• _Task instructions_:
Will you restate verbatim the lines running from the line with "count || 457 (-2.8%)" to the end of the data, leaving out everything else?

• _Exercise inputs_:
------------------------------------
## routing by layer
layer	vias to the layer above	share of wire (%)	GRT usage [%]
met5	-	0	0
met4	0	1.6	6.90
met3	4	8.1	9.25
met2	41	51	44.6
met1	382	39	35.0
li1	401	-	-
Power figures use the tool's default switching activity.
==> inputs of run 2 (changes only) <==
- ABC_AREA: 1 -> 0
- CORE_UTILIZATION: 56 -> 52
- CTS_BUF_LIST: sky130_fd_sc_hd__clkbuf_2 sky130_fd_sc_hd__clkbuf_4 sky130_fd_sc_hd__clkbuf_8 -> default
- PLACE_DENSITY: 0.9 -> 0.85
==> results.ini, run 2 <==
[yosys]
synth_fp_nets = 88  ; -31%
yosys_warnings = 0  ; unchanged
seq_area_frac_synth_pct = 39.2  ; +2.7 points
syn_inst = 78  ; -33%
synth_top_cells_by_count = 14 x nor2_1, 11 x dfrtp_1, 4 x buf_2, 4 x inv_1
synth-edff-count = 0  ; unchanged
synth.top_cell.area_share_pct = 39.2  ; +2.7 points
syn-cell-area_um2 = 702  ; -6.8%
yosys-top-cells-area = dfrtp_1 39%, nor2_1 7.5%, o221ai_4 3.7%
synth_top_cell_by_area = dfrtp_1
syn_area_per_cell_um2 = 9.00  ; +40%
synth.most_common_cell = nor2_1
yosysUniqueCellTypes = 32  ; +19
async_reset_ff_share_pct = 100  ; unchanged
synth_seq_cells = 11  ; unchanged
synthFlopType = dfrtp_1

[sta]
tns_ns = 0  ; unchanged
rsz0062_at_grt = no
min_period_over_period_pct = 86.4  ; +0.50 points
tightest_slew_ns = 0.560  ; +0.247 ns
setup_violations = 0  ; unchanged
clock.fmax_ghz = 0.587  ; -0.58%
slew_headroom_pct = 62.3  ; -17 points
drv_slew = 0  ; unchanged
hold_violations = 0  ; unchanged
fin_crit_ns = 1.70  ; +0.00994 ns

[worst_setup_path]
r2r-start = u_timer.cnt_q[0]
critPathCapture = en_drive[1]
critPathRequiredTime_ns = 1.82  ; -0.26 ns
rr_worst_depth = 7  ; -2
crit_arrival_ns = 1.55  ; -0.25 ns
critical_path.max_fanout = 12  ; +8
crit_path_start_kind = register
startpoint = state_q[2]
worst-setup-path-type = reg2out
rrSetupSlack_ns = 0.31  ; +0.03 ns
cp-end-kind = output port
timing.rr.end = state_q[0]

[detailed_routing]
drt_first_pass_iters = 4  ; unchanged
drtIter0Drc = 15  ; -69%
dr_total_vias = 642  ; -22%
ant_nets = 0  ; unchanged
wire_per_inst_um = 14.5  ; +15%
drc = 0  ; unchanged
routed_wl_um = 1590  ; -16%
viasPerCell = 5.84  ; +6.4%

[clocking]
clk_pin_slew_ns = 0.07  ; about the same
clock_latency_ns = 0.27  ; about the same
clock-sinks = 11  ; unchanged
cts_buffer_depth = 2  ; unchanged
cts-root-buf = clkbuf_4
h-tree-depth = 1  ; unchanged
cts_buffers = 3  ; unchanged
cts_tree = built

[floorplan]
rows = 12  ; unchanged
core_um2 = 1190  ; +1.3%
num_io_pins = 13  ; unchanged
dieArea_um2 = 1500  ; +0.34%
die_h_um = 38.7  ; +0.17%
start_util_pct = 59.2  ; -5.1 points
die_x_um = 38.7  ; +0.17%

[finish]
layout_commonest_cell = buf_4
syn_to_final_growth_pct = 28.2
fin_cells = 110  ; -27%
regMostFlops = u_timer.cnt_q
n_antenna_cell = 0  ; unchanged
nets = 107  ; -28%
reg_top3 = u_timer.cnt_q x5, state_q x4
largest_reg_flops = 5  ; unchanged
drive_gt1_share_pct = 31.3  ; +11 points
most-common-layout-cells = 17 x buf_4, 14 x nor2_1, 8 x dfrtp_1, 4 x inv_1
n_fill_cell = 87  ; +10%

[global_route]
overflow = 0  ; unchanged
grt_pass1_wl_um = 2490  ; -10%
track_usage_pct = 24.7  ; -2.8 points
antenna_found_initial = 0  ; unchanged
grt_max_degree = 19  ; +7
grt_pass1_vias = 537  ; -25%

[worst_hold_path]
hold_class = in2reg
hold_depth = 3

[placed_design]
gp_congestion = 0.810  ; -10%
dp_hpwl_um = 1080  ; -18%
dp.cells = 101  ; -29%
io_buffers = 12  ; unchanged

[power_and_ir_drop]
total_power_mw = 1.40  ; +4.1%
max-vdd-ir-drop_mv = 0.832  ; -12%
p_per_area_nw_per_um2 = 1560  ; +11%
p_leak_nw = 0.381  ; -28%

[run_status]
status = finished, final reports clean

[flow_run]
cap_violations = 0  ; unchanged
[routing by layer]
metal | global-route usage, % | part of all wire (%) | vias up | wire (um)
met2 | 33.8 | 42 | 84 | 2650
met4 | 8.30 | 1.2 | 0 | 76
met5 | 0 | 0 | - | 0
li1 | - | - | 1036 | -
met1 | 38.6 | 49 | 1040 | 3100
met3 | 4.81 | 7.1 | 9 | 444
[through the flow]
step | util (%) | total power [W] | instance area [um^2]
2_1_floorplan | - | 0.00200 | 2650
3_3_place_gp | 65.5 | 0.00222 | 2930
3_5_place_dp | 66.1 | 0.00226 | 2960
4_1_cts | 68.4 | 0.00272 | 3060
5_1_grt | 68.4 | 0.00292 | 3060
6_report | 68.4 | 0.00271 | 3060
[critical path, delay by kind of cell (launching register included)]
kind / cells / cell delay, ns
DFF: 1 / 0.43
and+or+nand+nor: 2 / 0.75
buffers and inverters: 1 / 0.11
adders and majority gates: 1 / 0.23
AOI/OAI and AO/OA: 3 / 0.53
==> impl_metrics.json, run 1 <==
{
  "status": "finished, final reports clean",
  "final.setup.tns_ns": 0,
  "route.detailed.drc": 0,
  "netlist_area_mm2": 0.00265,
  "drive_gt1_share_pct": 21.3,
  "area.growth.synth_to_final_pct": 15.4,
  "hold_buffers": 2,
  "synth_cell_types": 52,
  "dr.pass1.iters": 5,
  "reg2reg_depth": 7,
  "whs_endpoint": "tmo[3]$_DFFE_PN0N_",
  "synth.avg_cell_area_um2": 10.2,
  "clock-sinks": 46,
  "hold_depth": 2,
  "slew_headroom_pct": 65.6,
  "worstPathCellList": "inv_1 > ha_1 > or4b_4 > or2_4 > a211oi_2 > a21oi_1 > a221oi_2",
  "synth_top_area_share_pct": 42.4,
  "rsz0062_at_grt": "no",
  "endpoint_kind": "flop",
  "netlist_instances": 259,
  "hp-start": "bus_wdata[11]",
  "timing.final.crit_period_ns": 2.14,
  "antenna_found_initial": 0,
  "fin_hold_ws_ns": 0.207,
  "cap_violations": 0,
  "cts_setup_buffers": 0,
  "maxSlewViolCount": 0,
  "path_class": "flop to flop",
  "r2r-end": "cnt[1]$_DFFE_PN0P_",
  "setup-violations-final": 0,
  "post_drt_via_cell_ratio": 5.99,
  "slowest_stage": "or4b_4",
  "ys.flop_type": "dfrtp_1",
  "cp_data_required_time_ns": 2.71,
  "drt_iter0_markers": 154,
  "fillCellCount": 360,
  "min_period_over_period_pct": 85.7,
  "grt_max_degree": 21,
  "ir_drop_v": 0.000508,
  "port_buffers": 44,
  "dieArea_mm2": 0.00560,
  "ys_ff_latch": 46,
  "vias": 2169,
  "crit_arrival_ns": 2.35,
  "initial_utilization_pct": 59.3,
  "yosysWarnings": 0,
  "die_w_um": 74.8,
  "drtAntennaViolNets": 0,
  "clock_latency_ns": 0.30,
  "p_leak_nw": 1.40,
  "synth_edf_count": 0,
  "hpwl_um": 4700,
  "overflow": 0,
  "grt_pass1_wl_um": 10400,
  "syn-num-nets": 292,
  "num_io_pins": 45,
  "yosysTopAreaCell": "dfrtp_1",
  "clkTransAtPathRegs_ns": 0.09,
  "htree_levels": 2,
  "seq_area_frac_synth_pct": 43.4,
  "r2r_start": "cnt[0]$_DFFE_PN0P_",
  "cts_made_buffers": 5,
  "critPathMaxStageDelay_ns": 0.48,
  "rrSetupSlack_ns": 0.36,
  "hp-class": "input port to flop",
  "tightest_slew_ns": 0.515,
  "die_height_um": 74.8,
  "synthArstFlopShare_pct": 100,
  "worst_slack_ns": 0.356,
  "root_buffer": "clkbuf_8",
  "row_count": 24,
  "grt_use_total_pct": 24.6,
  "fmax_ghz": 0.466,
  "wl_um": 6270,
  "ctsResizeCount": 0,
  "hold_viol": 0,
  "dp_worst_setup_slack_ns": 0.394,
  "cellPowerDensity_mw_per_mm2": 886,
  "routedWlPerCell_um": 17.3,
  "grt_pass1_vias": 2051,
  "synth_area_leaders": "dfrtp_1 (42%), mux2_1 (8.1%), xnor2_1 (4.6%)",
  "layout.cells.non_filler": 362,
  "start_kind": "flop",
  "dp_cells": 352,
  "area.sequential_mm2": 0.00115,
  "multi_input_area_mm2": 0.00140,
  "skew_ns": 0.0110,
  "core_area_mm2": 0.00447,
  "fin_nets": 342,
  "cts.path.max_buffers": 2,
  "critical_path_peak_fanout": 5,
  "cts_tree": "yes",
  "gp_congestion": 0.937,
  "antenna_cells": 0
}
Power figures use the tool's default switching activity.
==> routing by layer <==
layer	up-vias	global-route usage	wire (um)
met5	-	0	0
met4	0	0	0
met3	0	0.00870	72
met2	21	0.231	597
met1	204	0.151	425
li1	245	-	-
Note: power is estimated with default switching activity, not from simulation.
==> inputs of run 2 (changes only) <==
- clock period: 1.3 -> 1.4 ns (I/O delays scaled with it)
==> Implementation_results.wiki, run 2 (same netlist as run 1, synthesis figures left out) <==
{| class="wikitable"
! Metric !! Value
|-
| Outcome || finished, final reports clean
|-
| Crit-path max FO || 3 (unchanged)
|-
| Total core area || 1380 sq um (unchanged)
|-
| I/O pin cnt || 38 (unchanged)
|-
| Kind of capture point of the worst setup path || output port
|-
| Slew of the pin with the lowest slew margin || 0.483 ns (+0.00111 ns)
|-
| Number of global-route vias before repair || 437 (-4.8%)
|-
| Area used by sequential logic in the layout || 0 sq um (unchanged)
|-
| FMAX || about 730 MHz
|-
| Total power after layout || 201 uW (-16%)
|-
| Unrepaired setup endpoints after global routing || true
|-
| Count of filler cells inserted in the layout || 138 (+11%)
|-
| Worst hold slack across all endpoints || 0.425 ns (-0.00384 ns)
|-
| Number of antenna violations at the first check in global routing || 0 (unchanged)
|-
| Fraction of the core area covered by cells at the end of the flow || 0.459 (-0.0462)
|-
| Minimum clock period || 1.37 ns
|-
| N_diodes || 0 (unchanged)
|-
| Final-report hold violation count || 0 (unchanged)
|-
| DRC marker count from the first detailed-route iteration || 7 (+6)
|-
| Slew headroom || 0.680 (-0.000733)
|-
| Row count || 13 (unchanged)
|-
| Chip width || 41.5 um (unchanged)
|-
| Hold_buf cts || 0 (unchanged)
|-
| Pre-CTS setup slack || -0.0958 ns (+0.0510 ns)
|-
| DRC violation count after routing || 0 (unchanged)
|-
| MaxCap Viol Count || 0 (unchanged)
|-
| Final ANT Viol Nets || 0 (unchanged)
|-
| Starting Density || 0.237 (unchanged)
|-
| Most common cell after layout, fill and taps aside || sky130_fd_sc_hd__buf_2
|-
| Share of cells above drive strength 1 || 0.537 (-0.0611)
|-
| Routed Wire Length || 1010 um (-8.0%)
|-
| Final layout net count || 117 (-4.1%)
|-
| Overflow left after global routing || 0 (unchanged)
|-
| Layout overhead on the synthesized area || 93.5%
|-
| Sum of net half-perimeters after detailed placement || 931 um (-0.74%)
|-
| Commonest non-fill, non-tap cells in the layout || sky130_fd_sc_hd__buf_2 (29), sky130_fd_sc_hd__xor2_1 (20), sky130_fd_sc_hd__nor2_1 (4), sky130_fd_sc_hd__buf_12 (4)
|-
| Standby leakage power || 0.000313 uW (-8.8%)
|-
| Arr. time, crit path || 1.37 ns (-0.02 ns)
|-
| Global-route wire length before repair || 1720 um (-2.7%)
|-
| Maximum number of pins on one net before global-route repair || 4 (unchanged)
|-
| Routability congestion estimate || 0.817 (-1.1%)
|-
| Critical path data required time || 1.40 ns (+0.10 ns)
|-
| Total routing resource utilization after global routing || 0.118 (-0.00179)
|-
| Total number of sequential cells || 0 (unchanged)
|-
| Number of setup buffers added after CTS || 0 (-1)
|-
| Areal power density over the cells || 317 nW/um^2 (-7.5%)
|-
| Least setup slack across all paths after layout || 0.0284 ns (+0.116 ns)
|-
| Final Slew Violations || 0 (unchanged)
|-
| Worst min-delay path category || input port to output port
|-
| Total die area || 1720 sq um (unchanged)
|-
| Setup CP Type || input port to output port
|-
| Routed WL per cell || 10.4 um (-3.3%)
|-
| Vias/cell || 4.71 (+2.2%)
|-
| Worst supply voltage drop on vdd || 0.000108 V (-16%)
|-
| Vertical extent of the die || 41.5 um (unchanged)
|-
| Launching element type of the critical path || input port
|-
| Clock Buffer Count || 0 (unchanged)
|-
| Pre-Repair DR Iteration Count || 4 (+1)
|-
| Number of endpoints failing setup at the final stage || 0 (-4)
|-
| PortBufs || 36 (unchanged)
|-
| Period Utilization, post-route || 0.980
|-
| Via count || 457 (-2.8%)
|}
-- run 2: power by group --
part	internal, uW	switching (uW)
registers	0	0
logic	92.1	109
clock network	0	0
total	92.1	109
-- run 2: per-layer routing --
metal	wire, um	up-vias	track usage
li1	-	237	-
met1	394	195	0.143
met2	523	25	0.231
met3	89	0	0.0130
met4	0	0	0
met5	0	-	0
------------------------------------
• _Written answer_:
| Via count || 457 (-2.8%)
|}
-- run 2: power by group --
part	internal, uW	switching (uW)
registers	0	0
logic	92.1	109
clock network	0	0
total	92.1	109
-- run 2: per-layer routing --
metal	wire, um	up-vias	track usage
li1	-	237	-
met1	394	195	0.143
met2	523	25	0.231
met3	89	0	0.0130
met4	0	0	0
met5	0	-	0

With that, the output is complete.